を書くのは、 slick.dbs.default = ...
と書くのと同じ意味になります。
slick.dbs
以下には default
以外にもいろいろな設定をもたせられるのですが、 DB への接続時に何も指定しないと default
が使われることになるので、 default
で設定します。
profile や driver の設定は Play のドキュメントなどを読んでください。探せば出てくるはず。
db.numThreds と db.maxConnections
これらはコネクションプール向けの設定になります。これを書くと勝手にコネクションプールになるようです。書かなければコネクションプールにならないっぽい。
一番重要なのは db.numThreads
です。

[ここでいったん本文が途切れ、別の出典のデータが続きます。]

### config.mk
export PLATFORM = sky130hd
export DESIGN_NAME = conv_window_sequencer
export DESIGN_NICKNAME = d
export VERILOG_FILES = /design/src/rtl/conv_window_sequencer.sv
export SDC_FILE = /design/constraint.sdc
export NUM_CORES = 1
export LEC_CHECK = 0
export CAP_MARGIN = 20
export CORE_MARGIN = 2
export CORE_UTILIZATION = 45
export CTS_CLUSTER_DIAMETER = 80
export DETAILED_ROUTE_END_ITERATION = 12
export PLACE_DENSITY = 0.82
export SETUP_SLACK_MARGIN = 0.4
export SLEW_MARGIN = 5
export SYNTH_ARGS = -nofsm -noshare
export SYNTH_HDL_FRONTEND = slang
export SYNTH_SLANG_ARGS = --single-unit
### constraint.sdc
create_clock -name clk -period 3.36 [get_ports clk]
set_input_delay 0.672 -clock clk [delete_from_list [all_inputs] [get_ports clk]]
set_output_delay 0.672 -clock clk [all_outputs]
set_load 0.02 [all_outputs]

ここに設定したいコネクション数を指定します。 db.maxConnections
が本当は設定したいコネクション数なのですが、指定しなければ db.numThreads
と同じ値になります。 *1
ただし、過去には db.maxConnections = db.numThread * 5
がデフォルトになっていたこともあるようなので、ちゃんと db.numThreads
と同じ値を設定しています。
ちなみに、 numThread >= maxConnections になっていないと warning が出ます。基本は同じ値を設定しておけば問題ないです。
DB接続部分のコード
Slickの基本的なコードの書き方はここでは説明しません。Slickのドキュメントや他のブログなどを参考にしてください。
import javax.inject.Inject import play.api.db.slick.{DatabaseConfigProvider, HasDatabaseConfigProvider} import slick.jdbc.JdbcProfile class ImageDatabase @Inject() ( protected val dbConfigProvider: DatabaseConfigProvider ) extends HasDatabaseConfigProvider[JdbcProfile] with ImageRepository { def getXxxx() = { ... db.run(action) ... } }
まず重要なのが、 HasDatabaseConfigProvider[JdbcProfile]
を extends します。これによって、プロパティ部分に db
が定義されるので、db.run(action)
が実行できるようになります。
問題はこの db
に設定を渡す方法で、これを DatabaseConfigProvider
経由で渡すようにします。 protected val dbConfigProvider: DatabaseConfigProvider
を定義すると、 HasDatabaseConfigProvider
はこの dbConfigProvider
を経由で接続設定をとってきてくれます。なのでこいつの名前は必ず dbConfigProvider
でなければいけないし、 protected val
でないといけません。
今回の場合特に接続の名前などは指定していないので、 default
が使われます。default以外を使う方法はドキュメントなどを参照してください。 dbConfigProvider
オブジェクトは @Inject
を書いておけば勝手にInjectされます。
まとめ
これで Scala Play で play-slick を使ってコネクションプールを貼ることができるかと思います。